All eyes were fastened onto the screen at the front of the room, and a reverent hush swept through the room, as the swamp-dwellers waited in anticipation of the hallowed event. The screen flickered and a few buzzing noises emerged followed by some visual electrical interference, through which emerged a face which looked like a cross between a grossly malformed bulldog and a mutant toad.
„Üdvözlet a mocsári lakóknak*,” croaked the rather gravelly voice accompanying this visual nightmare. [*Editor: Hungarian for ”Greetings to the swamp dwellers”] The voice broke into strongly accented English. “It’s good to see you there, as part of my Australian team striving to create the perfect globalist dream.”
“You mean your Our Tear Roar New Zealand team?” timidly interjected Nikki Stray.
“Silence woman,” bawled Uncle Hwmbo angrily. “If I say it’s Australia, it’s Australia. How dare you contradict the source of all wisdom and cash. Do you want me to tell Uncle Xi to cut off your készpénz? Moola to you. In the good old days it would have been straight to a cattle wagon for you! Hah, those days can’t come back quickly enough. Now where was I? Ah yes, in a cattle wagon… no, not yet, not yet.” He mumbled to himself for a short time, looking rather confused. “Ah yes, my beloved workers in the New Caledonian swamp… or is it New Guinea? Anyway, you’re all doing very well. I had occasion in the past to growl a little because that Solomon Ridges fellow was too slow at merging the communist and notionalist philosophies. But I’m very happy with your progress, Mr Duller.”
Todd Duller glowed a pink glow of about 75 watts at this compliment, and tried to look modest. “It’s been a pleasure,” he said. “I too, was concerned about the slow progress to the ideological merger. Just doing my job.”

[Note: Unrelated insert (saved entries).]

File: src/rtl/chnl_pkg.sv
// chnl_pkg: shared widths and types for the channel responder slice.
package chnl_pkg;
    localparam int DATA_W = 32;
    localparam int MARGIN_W = 5;
    typedef logic [DATA_W-1:0] chnl_data_t;
    typedef logic [15:0] chnl_cnt_t;
endpackage

File: src/rtl/chnl_if.sv
// chnl_if: initiator-side and downstream-side handshake bundle of the responder.
interface chnl_if import chnl_pkg::*; #(parameter int DATA_W = chnl_pkg::DATA_W);
    logic [DATA_W-1:0]   ch_data;
    logic                ch_valid;
    logic                ch_ready;
    logic [MARGIN_W-1:0] ch_margin;
    logic [DATA_W-1:0]   out_data;
    logic                out_valid;
    logic                out_ready;
    modport master (
        output ch_data, ch_valid, out_ready,
        input  ch_ready, ch_margin, out_data, out_valid
    );
    modport slave (
        input  ch_data, ch_valid, out_ready,
        output ch_ready, ch_margin, out_data, out_valid
    );
endinterface

File: src/rtl/chnl_fifo.sv
// chnl_fifo: first-word fall-through FIFO with occupancy-based full/empty and free-slot margin.
module chnl_fifo import chnl_pkg::*; #(
    parameter int DEPTH  = 16,
    parameter int DATA_W = chnl_pkg::DATA_W
) (
    input  logic                clk,
    input  logic                rstn,
    input  logic                push,
    input  logic                pop,
    input  logic [DATA_W-1:0]   wdata,
    output logic [DATA_W-1:0]   rdata,
    output logic                full,
    output logic                empty,
    output logic [MARGIN_W-1:0] margin
);
    localparam int AW = $clog2(DEPTH);
    logic [DATA_W-1:0] mem [DEPTH];
    logic [AW-1:0]     wr_ptr, rd_ptr;
    logic [AW:0]       occ;
    always_ff @(posedge clk or posedge rstn) begin
        if (rstn) begin
            wr_ptr <= '0;
            rd_ptr <= '0;
            occ    <= '0;
        end else begin
            if (push) wr_ptr <= wr_ptr + AW'(1);
            if (pop) rd_ptr <= rd_ptr + AW'(1);
            if (push != pop) occ <= push ? occ + (AW+1)'(1) : occ - (AW+1)'(1);
        end
    end
    always_ff @(posedge clk) begin
        if (push) mem[wr_ptr] <= wdata;
    end
    // Storage is never reset, so the head is masked to zero whenever nothing valid is held.
    assign full   = occ == (AW+1)'(DEPTH);
    assign empty  = occ == '0;
    assign rdata  = empty ? '0 : mem[rd_ptr];
    assign margin = MARGIN_W'(DEPTH) - MARGIN_W'(occ);
endmodule

File: src/rtl/chnl_responder.sv
// chnl_responder: accepts channel words into a FIFO, forwards them downstream, and keeps accept/stall statistics.
module chnl_responder import chnl_pkg::*; #(
    parameter int DEPTH  = 16,
    parameter int DATA_W = chnl_pkg::DATA_W
) (
    input  logic      clk,
    input  logic      rstn,
    chnl_if.slave     ch,
    input  logic      clr_stats,
    output chnl_cnt_t rx_count,
    output chnl_cnt_t stall_count
);
    logic push, pop, full, empty;
    assign push         = ch.ch_valid && ch.ch_ready;
    assign pop          = ch.out_valid && ch.out_ready;
    assign ch.ch_ready  = !full;
    assign ch.out_valid = !empty;
    chnl_fifo #(.DEPTH(DEPTH), .DATA_W(DATA_W)) u_fifo (
        .clk    (clk),
        .rstn   (rstn),
        .push   (push),
        .pop    (pop),
        .wdata  (ch.ch_data),
        .rdata  (ch.out_data),
        .full   (full),
        .empty  (empty),
        .margin (ch.ch_margin)
    );
    always_ff @(posedge clk or posedge rstn) begin
        if (rstn) begin
            rx_count    <= '0;
            stall_count <= '0;
        end else if (clr_stats) begin
            rx_count    <= '0;
            stall_count <= '0;
        end else begin
            if (push) rx_count <= rx_count + chnl_cnt_t'(1);
            if (ch.ch_valid && !ch.ch_ready && stall_count != '1) stall_count <= stall_count + chnl_cnt_t'(1);
        end
    end
endmodule
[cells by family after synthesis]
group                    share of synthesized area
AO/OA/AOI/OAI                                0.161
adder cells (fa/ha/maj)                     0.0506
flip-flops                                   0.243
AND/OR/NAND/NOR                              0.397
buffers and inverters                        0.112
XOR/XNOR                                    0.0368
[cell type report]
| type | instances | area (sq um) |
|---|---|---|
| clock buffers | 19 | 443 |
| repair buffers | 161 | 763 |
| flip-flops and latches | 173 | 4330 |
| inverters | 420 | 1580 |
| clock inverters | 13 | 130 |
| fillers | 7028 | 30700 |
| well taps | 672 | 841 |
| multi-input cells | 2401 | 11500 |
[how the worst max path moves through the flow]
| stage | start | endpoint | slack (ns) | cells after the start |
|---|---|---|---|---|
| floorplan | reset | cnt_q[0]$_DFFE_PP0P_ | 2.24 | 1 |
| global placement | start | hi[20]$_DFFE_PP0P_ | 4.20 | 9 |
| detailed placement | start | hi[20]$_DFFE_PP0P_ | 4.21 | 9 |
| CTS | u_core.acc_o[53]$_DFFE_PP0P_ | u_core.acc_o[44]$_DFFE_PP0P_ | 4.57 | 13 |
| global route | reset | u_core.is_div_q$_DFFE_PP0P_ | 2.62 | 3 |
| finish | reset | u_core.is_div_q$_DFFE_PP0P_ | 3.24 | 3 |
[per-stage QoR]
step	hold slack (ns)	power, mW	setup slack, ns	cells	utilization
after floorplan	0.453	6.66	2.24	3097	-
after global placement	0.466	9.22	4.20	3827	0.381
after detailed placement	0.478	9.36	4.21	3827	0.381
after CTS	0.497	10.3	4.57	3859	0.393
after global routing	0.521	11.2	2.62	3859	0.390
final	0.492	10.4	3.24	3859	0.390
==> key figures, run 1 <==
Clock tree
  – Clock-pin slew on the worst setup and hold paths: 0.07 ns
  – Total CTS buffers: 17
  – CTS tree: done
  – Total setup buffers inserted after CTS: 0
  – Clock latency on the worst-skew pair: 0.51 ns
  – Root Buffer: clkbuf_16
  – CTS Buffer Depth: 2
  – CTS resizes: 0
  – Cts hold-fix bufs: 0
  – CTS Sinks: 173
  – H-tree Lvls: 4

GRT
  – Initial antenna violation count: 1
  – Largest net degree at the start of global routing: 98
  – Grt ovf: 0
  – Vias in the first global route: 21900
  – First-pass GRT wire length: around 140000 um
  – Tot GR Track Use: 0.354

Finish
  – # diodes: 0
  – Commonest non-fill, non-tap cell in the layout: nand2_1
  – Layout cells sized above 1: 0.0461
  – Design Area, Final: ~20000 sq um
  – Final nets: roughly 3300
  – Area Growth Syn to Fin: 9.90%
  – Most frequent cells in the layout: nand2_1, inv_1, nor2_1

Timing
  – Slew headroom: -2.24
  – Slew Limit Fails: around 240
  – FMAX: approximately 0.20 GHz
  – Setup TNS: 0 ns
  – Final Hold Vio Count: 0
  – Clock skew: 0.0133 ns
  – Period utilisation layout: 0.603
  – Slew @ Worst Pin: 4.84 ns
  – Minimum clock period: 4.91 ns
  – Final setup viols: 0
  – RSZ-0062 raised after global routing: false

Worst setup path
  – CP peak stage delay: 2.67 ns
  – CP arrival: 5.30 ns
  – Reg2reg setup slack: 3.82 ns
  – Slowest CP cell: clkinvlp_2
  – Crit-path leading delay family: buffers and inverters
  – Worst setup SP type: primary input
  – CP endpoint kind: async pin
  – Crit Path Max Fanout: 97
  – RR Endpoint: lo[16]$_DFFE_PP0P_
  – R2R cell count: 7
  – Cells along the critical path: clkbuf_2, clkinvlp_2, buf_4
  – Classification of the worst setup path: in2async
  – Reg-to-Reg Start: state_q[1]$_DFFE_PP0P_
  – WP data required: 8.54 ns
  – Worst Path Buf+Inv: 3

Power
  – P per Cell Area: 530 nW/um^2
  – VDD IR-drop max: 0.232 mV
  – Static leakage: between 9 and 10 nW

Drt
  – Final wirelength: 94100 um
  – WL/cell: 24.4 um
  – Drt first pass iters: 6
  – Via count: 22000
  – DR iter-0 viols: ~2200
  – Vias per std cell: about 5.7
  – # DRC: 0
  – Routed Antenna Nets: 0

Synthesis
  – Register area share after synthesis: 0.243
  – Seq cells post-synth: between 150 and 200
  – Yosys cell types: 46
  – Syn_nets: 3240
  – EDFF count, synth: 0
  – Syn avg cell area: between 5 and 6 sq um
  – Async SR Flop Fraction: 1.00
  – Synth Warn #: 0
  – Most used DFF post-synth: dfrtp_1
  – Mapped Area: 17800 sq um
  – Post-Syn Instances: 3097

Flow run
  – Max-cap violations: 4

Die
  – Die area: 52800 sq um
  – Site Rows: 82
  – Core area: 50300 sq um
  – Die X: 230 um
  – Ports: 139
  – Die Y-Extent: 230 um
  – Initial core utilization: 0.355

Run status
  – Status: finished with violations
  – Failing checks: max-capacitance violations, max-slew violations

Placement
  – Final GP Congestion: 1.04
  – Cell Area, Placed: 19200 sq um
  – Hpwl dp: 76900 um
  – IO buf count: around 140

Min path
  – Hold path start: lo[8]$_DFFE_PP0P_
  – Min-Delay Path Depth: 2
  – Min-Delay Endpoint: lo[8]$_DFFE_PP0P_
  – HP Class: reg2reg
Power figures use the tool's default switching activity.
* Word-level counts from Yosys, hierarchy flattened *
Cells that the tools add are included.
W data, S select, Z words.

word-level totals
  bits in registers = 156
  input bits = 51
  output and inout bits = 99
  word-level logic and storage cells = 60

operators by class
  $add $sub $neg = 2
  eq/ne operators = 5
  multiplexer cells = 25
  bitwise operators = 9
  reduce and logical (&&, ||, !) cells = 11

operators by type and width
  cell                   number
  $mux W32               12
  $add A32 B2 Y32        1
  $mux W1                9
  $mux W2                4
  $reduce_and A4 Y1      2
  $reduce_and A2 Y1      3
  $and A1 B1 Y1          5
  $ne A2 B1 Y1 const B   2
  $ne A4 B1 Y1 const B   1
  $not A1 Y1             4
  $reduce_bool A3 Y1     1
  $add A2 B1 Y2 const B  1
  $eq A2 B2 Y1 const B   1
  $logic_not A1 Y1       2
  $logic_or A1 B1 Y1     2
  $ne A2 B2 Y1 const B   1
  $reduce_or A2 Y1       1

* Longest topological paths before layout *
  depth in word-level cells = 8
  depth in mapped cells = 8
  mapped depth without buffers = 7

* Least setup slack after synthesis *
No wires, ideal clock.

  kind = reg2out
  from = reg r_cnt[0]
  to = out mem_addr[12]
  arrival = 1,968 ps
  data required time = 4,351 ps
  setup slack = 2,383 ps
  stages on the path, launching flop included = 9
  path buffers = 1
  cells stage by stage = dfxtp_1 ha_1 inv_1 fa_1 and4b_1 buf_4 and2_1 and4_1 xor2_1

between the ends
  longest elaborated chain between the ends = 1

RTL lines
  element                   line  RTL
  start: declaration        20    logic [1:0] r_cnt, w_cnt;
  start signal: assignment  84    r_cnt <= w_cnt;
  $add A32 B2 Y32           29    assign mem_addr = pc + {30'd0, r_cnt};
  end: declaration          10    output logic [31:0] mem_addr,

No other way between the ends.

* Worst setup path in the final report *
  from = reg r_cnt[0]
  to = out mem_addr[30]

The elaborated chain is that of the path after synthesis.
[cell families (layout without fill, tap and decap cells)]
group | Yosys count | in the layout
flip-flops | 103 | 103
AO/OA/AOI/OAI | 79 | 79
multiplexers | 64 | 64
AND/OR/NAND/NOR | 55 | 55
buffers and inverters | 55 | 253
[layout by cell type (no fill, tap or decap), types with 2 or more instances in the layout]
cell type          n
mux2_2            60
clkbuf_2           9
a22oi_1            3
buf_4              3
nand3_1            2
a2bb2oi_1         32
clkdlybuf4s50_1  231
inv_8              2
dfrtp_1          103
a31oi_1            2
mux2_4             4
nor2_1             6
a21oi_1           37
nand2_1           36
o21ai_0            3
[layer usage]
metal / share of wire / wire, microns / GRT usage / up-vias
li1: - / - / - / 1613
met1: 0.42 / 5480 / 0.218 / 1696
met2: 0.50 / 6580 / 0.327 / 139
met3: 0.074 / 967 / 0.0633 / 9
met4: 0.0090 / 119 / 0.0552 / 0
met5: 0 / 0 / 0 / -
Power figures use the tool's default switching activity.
<file path="src/rtl/mem_arbiter.sv">
// Two-requester round-robin arbiter in front of a single memory port.
// Requests pass through combinationally while granted; a wait counter aborts stalled transfers.
module mem_arbiter #(
    parameter int unsigned TIMEOUT = 255
) (
    input  logic        clk,
    input  logic        reset,
    input  logic        m0_valid,
    input  logic        m0_instr,
    input  logic [31:0] m0_addr,
    input  logic [31:0] m0_wdata,
    input  logic [3:0]  m0_wstrb,
    output logic        m0_ready,
    output logic [31:0] m0_rdata,
    input  logic        m1_valid,
    input  logic        m1_instr,
    input  logic [31:0] m1_addr,
    input  logic [31:0] m1_wdata,
    input  logic [3:0]  m1_wstrb,
    output logic        m1_ready,
    output logic [31:0] m1_rdata,
    output logic        mem_valid,
    output logic        mem_instr,
    output logic [31:0] mem_addr,
    output logic [31:0] mem_wdata,
    output logic [3:0]  mem_wstrb,
    input  logic        mem_ready,
    input  logic [31:0] mem_rdata,
    output logic        timeout
);

    typedef enum logic [1:0] {
        IDLE  = 2'd0,
        BUSY0 = 2'd1,
        BUSY1 = 2'd2
    } state_e;

    localparam logic [15:0] WCNT_LAST = 16'(TIMEOUT - 1);

    state_e      state_q, state_d;
    logic        last_q, last_d;
    logic [15:0] wcnt_q, wcnt_d;

    logic busy, sel, req_vld, done, tmo;

    always_comb begin
        busy    = (state_q != IDLE);
        sel     = (state_q == BUSY1);
        req_vld = sel ? m1_valid : m0_valid;
        // A dropped request masks both completion and timeout.
        done    = busy & req_vld & mem_ready;
        tmo     = busy & req_vld & ~mem_ready & (wcnt_q == WCNT_LAST);
    end

    always_comb begin
        mem_valid = 1'b0;
        mem_instr = 1'b0;
        mem_addr  = '0;
        mem_wdata = '0;
        mem_wstrb = '0;
        if (busy) begin
            mem_valid = sel ? m1_valid : m0_valid;
            mem_instr = sel ? m1_instr : m0_instr;
            mem_addr  = sel ? m1_addr  : m0_addr;
            mem_wdata = sel ? m1_wdata : m0_wdata;
            mem_wstrb = sel ? m1_wstrb : m0_wstrb;
        end
    end

    always_comb begin
        timeout  = tmo;
        m0_ready = (state_q == BUSY0) & (done | tmo);
        m1_ready = (state_q == BUSY1) & (done | tmo);
        m0_rdata = ((state_q == BUSY0) && done) ? mem_rdata : 32'h0;
        m1_rdata = ((state_q == BUSY1) && done) ? mem_rdata : 32'h0;
    end

    always_comb begin
        state_d = state_q;
        last_d  = last_q;
        wcnt_d  = wcnt_q;
        case (state_q)
            IDLE: begin
                wcnt_d = '0;
                if (m0_valid && m1_valid) state_d = last_q ? BUSY0 : BUSY1;
                else if (m0_valid)        state_d = BUSY0;
                else if (m1_valid)        state_d = BUSY1;
            end
            BUSY0, BUSY1: begin
                if (!req_vld) begin
                    state_d = IDLE;
                end else if (done || tmo) begin
                    state_d = IDLE;
                    last_d  = sel;
                end else if (wcnt_q != 16'hFFFF) begin
                    wcnt_d = wcnt_q + 16'd1;
                end
            end
            default: state_d = IDLE;
        endcase
    end

    always_ff @(posedge clk or negedge reset) begin
        if (!reset) begin
            state_q <= IDLE;
            last_q  <= 1'b1;
            wcnt_q  <= '0;
        end else begin
            state_q <= state_d;
            last_q  <= last_d;
            wcnt_q  <= wcnt_d;
        end
    end

endmodule

</file>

Uncle Hwmbo cut in, before Mr Duller actually started purring. “I’m particularly happy about your masterstroke of having that woman… what’s her name? ah yes, Misspell Toad. A masterstroke to have her make such an unbelievable mess of that leak… But her dedication in being prepared to make herself look stupid for the cause is commendable, commendable! And I’m always instantly fond of people who resemble toads… I don’t know why.”
A murmur of approval, mixed with relief spread around the room. The swamp-dwellers had secretly been a little concerned that this blunder may have not gone down well with Uncle Hwmbo, but obviously they had got away with it.
“I must go now,” growled Uncle George. “I need to send money to encourage some more riots and societal breakdown. I think I have some to send to some groups of mine there in New, umm, what is it? Ah yes, New Zimbabwe. Well bye for now.”
Uncle Hwmbo disappeared from the screen, and Mr Duller rose to his feet, and looked around the room. With a voice choking with emotion, he said, “Well, what more can I say? Let us disperse and continue to do all we can to work for the re-election of Justinda Ardeau. And don’t be afraid. In the resulting economic destruction, we will all be well looked after financially.”
With a rousing chorus of “For Hwmbo’s a Jolly Good Traitor”, the meeting closed and the swamp creatures crawled off to their various lairs.
Your intrepid eyewitness quickly packed up his equipment and departed thoughtfully homewards, trying his best to avoid the Kindness and Wellbeing police.